Effect of strain rate on interfacial fracture behaviors of Sn-58Bi/Cu solder joints

Abstract

The interfacial reactions and mechanical properties of Sn-58Bi/Cu solder joints reflowed at different temperatures ranging from 180 to 220 °C for constant time of 10 min were investigated with various strain rates. Only a continuous Cu6Sn5 intermetallic compound (IMC) layer was formed at the interface between the Sn-58Bi solder and the Cu substrate during reflow. The equivalent thickness of the Cu6Sn5 layer increased with increasing reflow temperature, and the relationship between Cu6Sn5 layer equivalent thickness (X) and reflow temperature (T) is obtained by using method of linear regression and presented as \( X = 0.01 \times T + 0.187 \). For the tensile property, the tensile strength of solder joint gradually decreased as the reflow temperature it increased, whereas it increased with increasing strain rate.
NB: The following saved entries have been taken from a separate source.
File: config.mk
export PLATFORM = sky130hd
export DESIGN_NAME = pc_ctrl
export DESIGN_NICKNAME = d
export VERILOG_FILES = /design/src/rtl/friscv_pkg.sv /design/src/rtl/pc_ctrl_sat_counter.sv /design/src/rtl/pc_ctrl.sv
export SDC_FILE = /design/constraint.sdc
export NUM_CORES = 1
export LEC_CHECK = 0
export CORE_MARGIN = 4
export CORE_UTILIZATION = 29
export CTS_BUF_LIST = sky130_fd_sc_hd__clkbuf_16
export CTS_CLUSTER_SIZE = 28
export DETAILED_ROUTE_END_ITERATION = 8
export GPL_TIMING_DRIVEN = 0
export SLEW_MARGIN = 15
export SYNTH_ARGS = -nofsm -noshare
export SYNTH_HDL_FRONTEND = slang
export SYNTH_SLANG_ARGS = --single-unit
File: constraint.sdc
create_clock -name clk -period 4.9 [get_ports clk]
set_clock_uncertainty 0.1 [all_clocks]
set_input_delay 0.49 -clock clk [delete_from_list [all_inputs] [get_ports clk]]
set_output_delay 0.49 -clock clk [all_outputs]
set_load 0.03 [all_outputs]
File: src/rtl/friscv_pkg.sv
// friscv_pkg: shared FRiscV core constants and types.
//   XLEN, XLEN_BYTES, EXCEPTION_ADDRESS : core-wide constants
//   pc_src_t        : PC mux select encoding
//   pc_ctrl_state_t : redirect controller states
//   exc_cause_t     : exception cause codes reported on cause_out
//   DRAIN_CNT_W     : width of the trap-drain down-counter (DRAIN_CYCLES <= 7)
package friscv_pkg;

  localparam int unsigned XLEN              = 32;
  localparam int unsigned XLEN_BYTES        = XLEN / 8;
  localparam logic [XLEN-1:0] EXCEPTION_ADDRESS = 32'h0000_0080;

  localparam int unsigned DRAIN_CNT_W = 3;

  typedef enum logic [1:0] {
    PC_REL  = 2'b00,
    PC_SEQ  = 2'b01,
    PC_EXC  = 2'b10,
    PC_ZERO = 2'b11
  } pc_src_t;

  typedef enum logic {
    RUN   = 1'b0,
    DRAIN = 1'b1
  } pc_ctrl_state_t;

  typedef enum logic [1:0] {
    CAUSE_NONE     = 2'b00,
    CAUSE_EXT      = 2'b01,
    CAUSE_MISALIGN = 2'b10
  } exc_cause_t;

endpackage

File: src/rtl/pc_ctrl_sat_counter.sv
// sat_counter: WIDTH-bit up-counter that sticks at all-ones.
//   clk, rst_n : clock, asynchronous active-low reset
//   inc        : increment request for this cycle
//   count      : current count
module sat_counter #(
  parameter int unsigned WIDTH = 16
) (
  input  logic             clk,
  input  logic             rst_n,
  input  logic             inc,
  output logic [WIDTH-1:0] count
);

  logic [WIDTH-1:0] count_q, count_d;

  always_comb begin
    count_d = count_q;
    if (inc && (count_q != '1)) begin
      count_d = count_q + 1'b1;
    end
  end

  always_ff @(posedge clk or negedge rst_n) begin
    if (!rst_n) begin
      count_q <= '0;
    end else begin
      count_q <= count_d;
    end
  end

  assign count = count_q;

endmodule

File: src/rtl/pc_ctrl.sv
// pc_ctrl: redirect controller for the pipelined FRiscV program counter.
// Resolves EX branches, exception requests and load-use stalls into a PC
// mux select/offset pair plus per-stage flushes, and runs a short drain
// window after each trap during which new branches/exceptions are ignored.
//   clk, rst_n           : clock, asynchronous active-low reset
//   pc_in, ex_pc_in      : current PC, PC of the instruction in EX
//   br_taken_in          : taken branch/jump resolved in EX
//   br_offset_in         : branch target offset relative to ex_pc_in
//   exc_req_in           : exception request from EX
//   stall_in             : load-use stall
//   pc_src_out           : 00 relative, 01 sequential, 10 exception, 11 zero
//   alt_pc_out           : offset added to the PC when pc_src_out is 00
//   flush_{if,id,ex}_out : pipeline register flushes
//   epc_out, cause_out   : latched exception PC and cause
//   trap_active_out      : high while draining after a trap
//   redirect_cnt_out     : saturating count of redirects
// Configuration: define FRISCV_EXC_EN to enable exceptions (external requests
// and misaligned branch targets). Without it, exc_req_in is ignored and
// misaligned targets are redirected with the low two bits cleared.
module pc_ctrl
  import friscv_pkg::*;
#(
  parameter int unsigned DRAIN_CYCLES = 2,
  parameter int unsigned CNT_WIDTH    = 16
) (
  input  logic                 clk,
  input  logic                 rst_n,
  input  logic [XLEN-1:0]      pc_in,
  input  logic [XLEN-1:0]      ex_pc_in,
  input  logic                 br_taken_in,
  input  logic [XLEN-1:0]      br_offset_in,
  input  logic                 exc_req_in,
  input  logic                 stall_in,
  output logic [1:0]           pc_src_out,
  output logic [XLEN-1:0]      alt_pc_out,
  output logic                 flush_if_out,
  output logic                 flush_id_out,
  output logic                 flush_ex_out,
  output logic [XLEN-1:0]      epc_out,
  output logic [1:0]           cause_out,
  output logic                 trap_active_out,
  output logic [CNT_WIDTH-1:0] redirect_cnt_out
);

`ifdef FRISCV_EXC_EN
  localparam bit ExcEn = 1'b1;
`else
  localparam bit ExcEn = 1'b0;
`endif

  pc_ctrl_state_t         state_q, state_d;
  logic [DRAIN_CNT_W-1:0] drain_cnt_q, drain_cnt_d;
  logic [XLEN-1:0]        epc_q, epc_d;
  exc_cause_t             cause_q, cause_d;

  pc_src_t         pc_src;
  logic [XLEN-1:0] alt_pc;
  logic [XLEN-1:0] target;
  logic [XLEN-1:0] redir_target;
  logic            flush_if, flush_id, flush_ex;
  logic            redirect;
  logic            trap;
  exc_cause_t      trap_cause;

  always_comb begin
    state_d      = state_q;
    drain_cnt_d  = drain_cnt_q;
    epc_d        = epc_q;
    cause_d      = cause_q;
    pc_src       = PC_SEQ;
    alt_pc       = '0;
    flush_if     = 1'b0;
    flush_id     = 1'b0;
    flush_ex     = 1'b0;
    redirect     = 1'b0;
    trap         = 1'b0;
    trap_cause   = CAUSE_NONE;
    target       = ex_pc_in + br_offset_in;
    // Without exceptions a misaligned target cannot trap, so it is aligned.
    redir_target = {target[XLEN-1:2], (ExcEn ? target[1:0] : 2'b00)};

    case (state_q)
      RUN: begin
        if (ExcEn && exc_req_in) begin
          trap       = 1'b1;
          trap_cause = CAUSE_EXT;
        end else if (br_taken_in) begin
          if (ExcEn && (target[1:0] != 2'b00)) begin
            trap       = 1'b1;
            trap_cause = CAUSE_MISALIGN;
          end else begin
            // The PC adder only adds an offset, so express the target as a
            // delta from the current PC. A simultaneous stall is overridden.
            pc_src   = PC_REL;
            alt_pc   = redir_target - pc_in;
            flush_if = 1'b1;
            flush_id = 1'b1;
            redirect = 1'b1;
          end
        end else if (stall_in) begin
          pc_src = PC_REL;
        end

        if (trap) begin
          pc_src      = PC_EXC;
          flush_if    = 1'b1;
          flush_id    = 1'b1;
          flush_ex    = 1'b1;
          redirect    = 1'b1;
          epc_d       = ex_pc_in;
          cause_d     = trap_cause;
          state_d     = DRAIN;
          drain_cnt_d = DRAIN_CNT_W'(DRAIN_CYCLES - 1);
        end
      end

      default: begin
        if (stall_in) begin
          pc_src = PC_REL;
        end
        if (drain_cnt_q == '0) begin
          state_d = RUN;
        end else begin
          drain_cnt_d = drain_cnt_q - 1'b1;
        end
      end
    endcase
  end

  always_ff @(posedge clk or negedge rst_n) begin
    if (!rst_n) begin
      state_q     <= RUN;
      drain_cnt_q <= '0;
      epc_q       <= '0;
      cause_q     <= CAUSE_NONE;
    end else begin
      state_q     <= state_d;
      drain_cnt_q <= drain_cnt_d;
      epc_q       <= epc_d;
      cause_q     <= cause_d;
    end
  end

  sat_counter #(
    .WIDTH(CNT_WIDTH)
  ) u_redirect_cnt (
    .clk  (clk),
    .rst_n(rst_n),
    .inc  (redirect),
    .count(redirect_cnt_out)
  );

  assign pc_src_out      = pc_src;
  assign alt_pc_out      = alt_pc;
  assign flush_if_out    = flush_if;
  assign flush_id_out    = flush_id;
  assign flush_ex_out    = flush_ex;
  assign epc_out         = ExcEn ? epc_q : '0;
  assign cause_out       = ExcEn ? cause_q : CAUSE_NONE;
  assign trap_active_out = (state_q == DRAIN);

endmodule

* After elaboration in Yosys (flattened, before gate mapping)
Index checks and enable logic that the tools add are counted.
W data, S select, Z words.
** Word-level totals
- Word-level logic and storage cells :: 21
- Input bits :: 101
- Bits in registers :: 20
** Operators by class
- Reduce and logical (&&, ||, !) cells :: 3
- Bitwise gates (word level) :: 1
- $add $sub $neg :: 4
- Multiplexer cells :: 9
- Equality and inequality tests :: 1
** Operator list (number)
- $mux W32 :: 2
- $add A32 B32 Y32 :: 1
- $sub A32 B32 Y32 :: 1
- $add A16 B1 Y16 const B :: 1
- $ne A16 B16 Y1 const B :: 1
- $mux W1 :: 6
- $logic_not A3 Y1 :: 1
- $sub A3 B1 Y3 const B :: 1
- $mux W2 :: 1
- $reduce_and A2 Y1 :: 1
- $logic_and A1 B1 Y1 :: 1
- $not A1 Y1 :: 1

* Longest topological paths before layout
Gate-level depths: netlist of the first run.
- Word-level depth :: 4
- Gate-level depth with buffers :: 21
- Mapped depth without buffers :: 20

* By module
A second synthesis of the first run with hierarchy kept.
** Unflattened totals
- Cell total of the unflattened synthesis :: 593
- Area total of the unflattened synthesis :: 4498.1 um2
** By module, submodules not included
- pc_ctrl :: area each 3613.5 um2, cells each 516, times used 1, sequential area each 100.1 um2
- sat_counter :: area each 884.6 um2, cells each 77, times used 1, sequential area each 400.4 um2

* Least setup slack after synthesis of the first run
No wires, ideal clock.
- Path type :: input to output
- Start point :: input ex_pc_in[3]
- End point :: output alt_pc_out[25]
- Arrival :: 4.941 ns
- Setup slack :: -0.631 ns
- Stages on the path :: 21
- Required time :: 4.310 ns
- Path through :: ha_1 > a211oi_1 > o21ai_0 > o22ai_2 > a21boi_1 > o21ai_0 > nand2b_1 > a21oi_1 > o21bai_1 > xor2_1 > ha_1 > clkbuf_1 > a21o_1 > a21o_1 > a2111oi_1 > nor2_1 > o21bai_1 > a31oi_1 > o21a_1 > o21a_1 > nor3_1
** On the way
- Word-level cells in the longest chain between the ends :: 4
** RTL lines
- start: declaration :: line pc_ctrl.sv:29 : input logic [XLEN-1:0] ex_pc_in,
- $add A32 B32 Y32 :: line pc_ctrl.sv:78 : target = ex_pc_in + br_offset_in;
- $sub A32 B32 Y32 :: line pc_ctrl.sv:95 : alt_pc = redir_target - pc_in;
- $mux W32 :: line pc_ctrl.sv:87 : end else if (br_taken_in) begin
- $mux W32 :: line pc_ctrl.sv:82 : case (state_q)
- end: declaration :: line pc_ctrl.sv:35 : output logic [XLEN-1:0] alt_pc_out,
Every way passes these cells.

* Worst setup path after layout of the first run
- Start point :: input br_offset_in[3]
- End point :: output alt_pc_out[25]
** On the way
- Word-level cells in the longest chain between the ends :: 4
** RTL lines
- start: declaration :: line pc_ctrl.sv:31 : input logic [XLEN-1:0] br_offset_in,
- $add A32 B32 Y32 :: line pc_ctrl.sv:78
- $sub A32 B32 Y32 :: line pc_ctrl.sv:95
- $mux W32 :: line pc_ctrl.sv:87
- $mux W32 :: line pc_ctrl.sv:82
Every way passes these cells.

==> results.toml, run 1 <==
[synth]
ys_warn_count = 0
yosys.area_share.xor_xnor = 0.129
synthDominantCellAreaShare = 0.190
synthSimpleGateAreaFrac = 0.186
synth_top_cell_by_area = "ha_1"
synth_fa_ha_area_frac = 0.190
synth_cells = 551
netlist_top_cells_area = "ha_1, dfrtp_1, xnor2_1, buf_4, inv_1"
syn-cell-area_um2 = 4150
ys_seq_area_frac = 0.121
ys.flop_type = "dfrtp_1"
avgSynthCellArea_um2 = 7.53
synth_top_family_by_area = "compound AO/OA/AOI/OAI gates"
synthArstFlopShare = 1.00
ys_ff_latch = 20
yosys.cell_types.count = 57
synth-compound-area-share = 0.244
synth_edf_count = 0
synthMuxAreaShare = 0.00513

[sta]
hold_viol_final = 0
setup_violations = 5
fin_hold_ws_ps = 382
min_period_ps = 5120
max-slew-margin-rel = 0.413
period_share = 1.04
maxClockFrequency_mhz = 195
drv_slew = 0
rsz0062_at_grt = "yes"
timing.final.ws_setup_ps = -216
tns_ps = -568
worst_pin_slew_ps = 877

[final_layout]
fillers = 1290
multi_input_area_um2 = 4070
diodes = 0
fin_util = 0.522
seqCellArea_um2 = 500
syn2layout_area_growth_pct = 75.2
drive_above_1_share = 0.313
layout_commonest_cell = "clkdlybuf4s50_1"
most-common-layout-cells = "clkdlybuf4s50_1, buf_4, inv_1"
layout.nets = 957

[flow_run]
drv_cap = 0

[grt]
grt_antenna_before_repair = 0
grt-ovfl-total = 0
grt_pass1_wl_um = 22200
first_global_vias = 4797
grt_util_all_layers = 0.158
grt_max_degree = 21

[setup_path]
crit_type = "in2out"
required_ps = 4310
worstPathArrival_ps = 4530
critPathMaxFanout = 3
end_kind = "output port"
start_kind = "input port"

[clock_tree]
cts_hold_buf = 0
numCtsBuffers = 3
clock_latency_ps = 250
tritoncts = "built"
cts.clk_slew.worst_paths_ps = 60
cts_num_sinks = 20
clockBufferDepth = 2
cts-root-buf = "clkbuf_16"
htreeDepth = 1

[route]
routedWlPerCell_um = 14.5
viasPerCell = 4.80
firstDrtPassIters = 4
routed-via-count = 4663
drt_iter0_drc = 145
ant_nets = 0
drc = 0
drt-total-wl_um = 14100

[power]
netSwitchingPower_mw = 1.02
seqPwrFrac = 0.104
power_frac_clock = 0.102
p_sw_frac = 0.476
power.density_nw_per_um2 = 294
intPower_mw = 1.12
p_comb_frac = 0.793
peakVddDrop_v = 0.000179
p_leak_nw = 3.40

[die]
io_pins = 189
floorplan.rows = 43
die_h_um = 128
core_area_um2 = 13900
die_area_um2 = 16300
die_w_um = 128
initial_core_util = 0.298

[placement]
place_congestion = 0.871
port_buffers = 151
post-place-ws_ps = -1580
hpwl_um = 10700

[outcome]
violations = "negative setup slack"
status = "finished, violations left"

[hold_path]
hold_path_class = "reg2reg"
[critical path, stage by stage]
cell       delay [ps]
buf_6             100
ha_4              250
a211oi_2          210
o21ai_2            90
o22ai_4           230
a21boi_2           90
o21ai_1           130
nand2b_1          100
a21oi_2           200
o21bai_1          100
xor2_1            220
ha_4              240
a21o_1            180
a21o_1            210
a2111oi_4         410
buf_4             190
nor2_2             40
o21bai_2          200
a31oi_2           120
o21a_1            240
o21a_1            220
nor3_4            120
buf_6             150
[final cells by class]
class	instances	area share
Clock buffer	3	0.0103
Tap cell	180	0.0310
Inverter	55	0.0291
Buffer	41	0.0403
Multi-Input combinational cell	465	0.560
Sequential cell	20	0.0688
Clock inverter	1	0.00413
Timing Repair Buffer	207	0.256
[cell usage after synthesis (7+ instances only)]
library cell  instances
nand3_1              13
a21oi_1              38
a31oi_1               9
nor3_1               13
xor2_1               19
buf_4                37
inv_1                55
o21a_1               11
ha_1                 63
a21o_1               24
nor2_1               52
clkbuf_1              8
o21ai_0              20
nand4_1               7
nand2_1              28
dfrtp_1              20
o21bai_1             10
and3_1               13
xnor2_1              42
[through the flow]
| step | instances | area, um^2 | power [mW] |
|---|---|---|---|
| 5_1_grt | 972 | 7270 | 2.29 |
| 2_1_floorplan | 586 | 4370 | 1.17 |
| 3_3_place_gp | 917 | 6100 | 1.60 |
| 4_1_cts | 955 | 6890 | 1.97 |
| 3_5_place_dp | 917 | 6100 | 1.61 |
| 6_report | 972 | 7270 | 2.14 |
[power groups by stage]
stage / combinational, mW / sequential, mW / clock [mW]
5_1_grt: 1.83 / 0.227 / 0.230
6_report: 1.70 / 0.223 / 0.219
3_5_place_dp: 1.39 / 0.225 / 0
4_1_cts: 1.53 / 0.222 / 0.222
3_3_place_gp: 1.38 / 0.224 / 0
2_1_floorplan: 0.898 / 0.273 / 0
[metal layers]
metal,wire [um],global-route usage,vias up
met5,0,0,-
met4,158,0.0231,0
li1,-,-,2360
met2,7210,0.292,124
met3,887,0.0288,12
met1,5830,0.195,2167
[logic make-up after synthesis]
| kind of cell | after synthesis |
|---|---|
| xor gates and xnor gates | 61 |
| buffers and inverters | 101 |
| other | 1 |
| DFF | 20 |
| AOI/OAI and AO/OA | 147 |
| adders and majority gates | 63 |
| and+or+nand+nor | 156 |
| muxes | 2 |
[state kept, by name, summed over array words and instances (netlist names)]
register	cells
trap_active_out	1
u_redirect_cnt.count	16
drain_cnt_q	3
[path summary, 6_finish.rpt]
| path | from | to | slack [ps] | cells after the start |
|---|---|---|---|---|
| min | drain_cnt_q[0] | drain_cnt_q[0] | 380 | 1 |
| max in group asynchronous | rst_n | u_redirect_cnt.count[10] | 3520 | 1 |
| max | br_offset_in[3] | alt_pc_out[25] | -220 | 23 |
| min in group asynchronous | rst_n | u_redirect_cnt.count[5] | 640 | 1 |
| max reg2reg | u_redirect_cnt.count[8] | u_redirect_cnt.count[11] | 2350 | 8 |
| min reg2reg | drain_cnt_q[0] | drain_cnt_q[0] | 380 | 1 |
[what timing repair did]
action	CTS	global route
cloned	0	0
gates resized for setup	276	85
pin swaps	63	59
hold endpoints to repair	0	0
setup endpoints to repair	23	22
setup buffers	41	18
(Power assumes the default switching activity.)
==> run 2: changes to the inputs <==
--- a/config.mk
+++ b/config.mk
@@ -5,12 +5,16 @@
 export SDC_FILE = /design/constraint.sdc
 export NUM_CORES = 1
 export LEC_CHECK = 0
+export CELL_PAD_IN_SITES_DETAIL_PLACEMENT = 0
+export CELL_PAD_IN_SITES_GLOBAL_PLACEMENT = 1
 export CORE_MARGIN = 4
 export CORE_UTILIZATION = 29
 export CTS_BUF_LIST = sky130_fd_sc_hd__clkbuf_16
 export CTS_CLUSTER_SIZE = 28
 export DETAILED_ROUTE_END_ITERATION = 8
+export DONT_BUFFER_PORTS = 1
 export GPL_TIMING_DRIVEN = 0
+export PLACE_DENSITY_LB_ADDON = 0.1
 export SLEW_MARGIN = 15
 export SYNTH_ARGS = -nofsm -noshare
 export SYNTH_HDL_FRONTEND = slang
==> run 2 against run 1 <==
The flow still finishes with violations (negative setup slack); maximum frequency is 2.4% higher; largest cell class unchanged; highest routed layer unchanged; critical path depth decreased by 5; utilization is 13 points lower.
==> results.toml, run 2 (synthesis results as in run 1) <==
[outcome]
status = "finished, violations left"
violations = "negative setup slack"

[die]
floorplan.rows = 43
die_h_um = 128
die_w_um = 128
die_area_um2 = 16300
io_pins = 189
core_area_um2 = 13900
initial_core_util = 0.298

[placement]
dp_cells = 766
hpwl_um = 10000
place_congestion = 0.804
port_buffers = 0
placed_cell_area_um2 = 4590

[clock_tree]
htreeDepth = 1
clock_latency_ps = 250
cts_num_sinks = 20
clockBufferDepth = 2
cts-root-buf = "clkbuf_16"
tritoncts = "built"
numCtsBuffers = 3
cts.clk_slew.worst_paths_ps = 50

[setup_path]
critPathMaxFanout = 4
worstPathArrival_ps = 4410
end_kind = "output port"
required_ps = 4310
crit_type = "in2out"
r2r_cells = 8
start_kind = "input port"

[route]
routedWlPerCell_um = 15.3
firstDrtPassIters = 4
ant_nets = 0
routed-via-count = 3888
drt_iter0_drc = 151
viasPerCell = 4.87
drt-total-wl_um = 12200
drc = 0

[sta]
hold_viol_final = 0
rsz0062_at_grt = "yes"
timing.final.ws_setup_ps = -98.0
period_share = 1.02
worst_pin_slew_ps = 1010
setup_violations = 3
min_period_ps = 5000
maxClockFrequency_mhz = 200
fin_hold_ws_ps = 375
tns_ps = -211
max-slew-margin-rel = 0.322
drv_slew = 0

[grt]
grt-ovfl-total = 0
grt_pass1_wl_um = 18500
grt_util_all_layers = 0.135
grt_antenna_before_repair = 0
first_global_vias = 3740
grt_max_degree = 21

[final_layout]
syn2layout_area_growth_pct = 32.4
final_cells = 798
diodes = 0
most-common-layout-cells = "buf_4, inv_1, nor2_1"
largest_reg_flops = 16
drive_above_1_share = 0.262
layout.nets = 783
fin_area_um2 = 5500
layout_commonest_cell = "buf_4"

[power]
peakVddDrop_v = 0.000279
power.density_nw_per_um2 = 319
power_mw = 1.75
p_leak_nw = 2.57

[hold_path]
whs_path_depth = 1
hold_path_class = "reg2reg"

[flow_run]
drv_cap = 0
## run 2: worst max-delay path: stages
cell and delay [ps]:
ha_4 230, a21o_1 180, a21o_4 230, o41ai_4 440, a211oi_4 100, a21oi_4 210, o21bai_1 110, a21o_1 220
xor2_1 150, ha_1 390, buf_6 130, nand4_1 140, o41ai_4 440, nor3_4 90, a31oi_2 200, xnor2_1 100
or2_1 260, mux2i_4 290
## run 2: layer usage
metal	up-vias	GRT usage	part of all wire
li1	1997	-	-
met1	1768	0.175	0.43
met2	121	0.242	0.49
met3	2	0.0276	0.075
met4	0	0.00936	0.00082
met5	-	0	0
## run 2: cell type report
class,instances,area [um^2]
clock inverter,1,3.75
buffer,41,293
sequential,20,500
multi-input combinational,465,3920
fill,1480,8440
tap,180,225
inverter,55,206
clock buffer,3,75.1
timing repair buffer,33,270
## run 2: path summary, 6_finish.rpt
check,to,slack [ps],start
max in group asynchronous,drain_cnt_q[2],3440,rst_n
max,alt_pc_out[31],-100,ex_pc_in[14]
min reg2reg,drain_cnt_q[0],370,drain_cnt_q[0]
max reg2reg,u_redirect_cnt.count[11],2220,u_redirect_cnt.count[7]
min,drain_cnt_q[0],370,drain_cnt_q[0]
min in group asynchronous,u_redirect_cnt.count[9],720,rst_n
## run 2: repair_timing
| action | in CTS | in global routing |
|---|---|---|
| setup buffers | 19 | 14 |
| endpoints found under the hold margin | 20 | 0 |
| hold buffers | 1 | 0 |
| resized for setup | 50 | 52 |
| pin swaps | 43 | 47 |
| setup endpoints to repair | 16 | 16 |
## run 2: where the power goes
group / total [mW] / switching (mW) / internal (mW)
Sequential: 0.280 / 0.0891 / 0.191
Combinational: 1.31 / 0.787 / 0.524
Clock: 0.163 / 0.0544 / 0.108
Total: 1.75 / 0.930 / 0.824
## run 2: through the flow
| stage | setup WS, ps | util |
|---|---|---|
| after floorplan | 11.2 | - |
| after global placement | -735 | 0.330 |
| after detailed placement | -738 | 0.330 |
| after CTS | -187 | 0.365 |
| after global routing | -294 | 0.394 |
| final | -98.0 | 0.394 |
Moreover, the fracture behavior of Sn-58Bi/Cu solder joint indicated the ductile fracture with low strain rate (5 × 10−4 and 1 × 10−3 s−1), while toward brittle fracture with high strain rate (2 × 10−3 and 1 × 10−2 s−1). The strain rate sensitivities of the solder joints fractured with various modes were also investigated, and it is found that the tensile strength of the solder is more sensitive to the strain rate than that of the IMC layer.